A relationship isn't a legal term hence it doesn't matter what definition appears in the dictionary.

If you are atheist then the concept of "God" doesn't make sense.


Now who's being the pedant, I'm obviously talking from the perspective of Christians, the group that seems to form the majority of the opposition to gay marriage.

Can legal terms not be updated? Like they have been in other countries?

Muslims don't pray to a different God.

Homosexuals can do what they like, the debate revolves around the term the state should use.


Do you not think the term that the states use holds any importance whatsoever, especially when there is no real logic behind a different term other than the appeasement of groups that class their way of life as perverted.

It's debatable whether Muslims pray to the same God. They certainly don't pray to the God as defined by Christians, the God whose thoughts and desires they believe that they know. Therefore, my original point stands.
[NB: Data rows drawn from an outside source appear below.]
File: config.mk
export PLATFORM = sky130hd
export DESIGN_NAME = uart_frame_ctrl_flat
export DESIGN_NICKNAME = d
export VERILOG_FILES = /design/src/rtl/uart_frame_ctrl_if.sv /design/src/rtl/uart_frame_ctrl.sv /design/src/flat_wrapper.sv
export SDC_FILE = /design/constraint.sdc
export NUM_CORES = 1
export LEC_CHECK = 0
export CAP_MARGIN = 20
export CORE_UTILIZATION = 35
export DETAILED_ROUTE_END_ITERATION = 12
export PLACE_DENSITY = 0.53
export SKIP_CTS_REPAIR_TIMING = 1
export SLEW_MARGIN = 20
export SYNTH_ARGS = -nofsm -noshare
export SYNTH_HDL_FRONTEND = slang
export SYNTH_SLANG_ARGS = --single-unit
File: constraint.sdc
create_clock -name clk -period 4.8 [get_ports clk]
set_input_delay 0.96 -clock clk [delete_from_list [all_inputs] [get_ports clk]]
set_output_delay 0.96 -clock clk [all_outputs]
set_load 0.01 [all_outputs]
They don't. They can call it what they like.


Just not legally, just like the French Rugby League could have informally called themselves Rugby. Why be so bothered about legally changing the term?

You seem to be setting this up as a pointless debate, as if it is merely about a technicality. I disagree with this on grounds of equality but I also think that it has become more about the opposition themselves and the homophobia that still exists in society. The argument is about much more than just a technical term, it is about preventing bigots from forcing people that they don't like to live in ways that they like.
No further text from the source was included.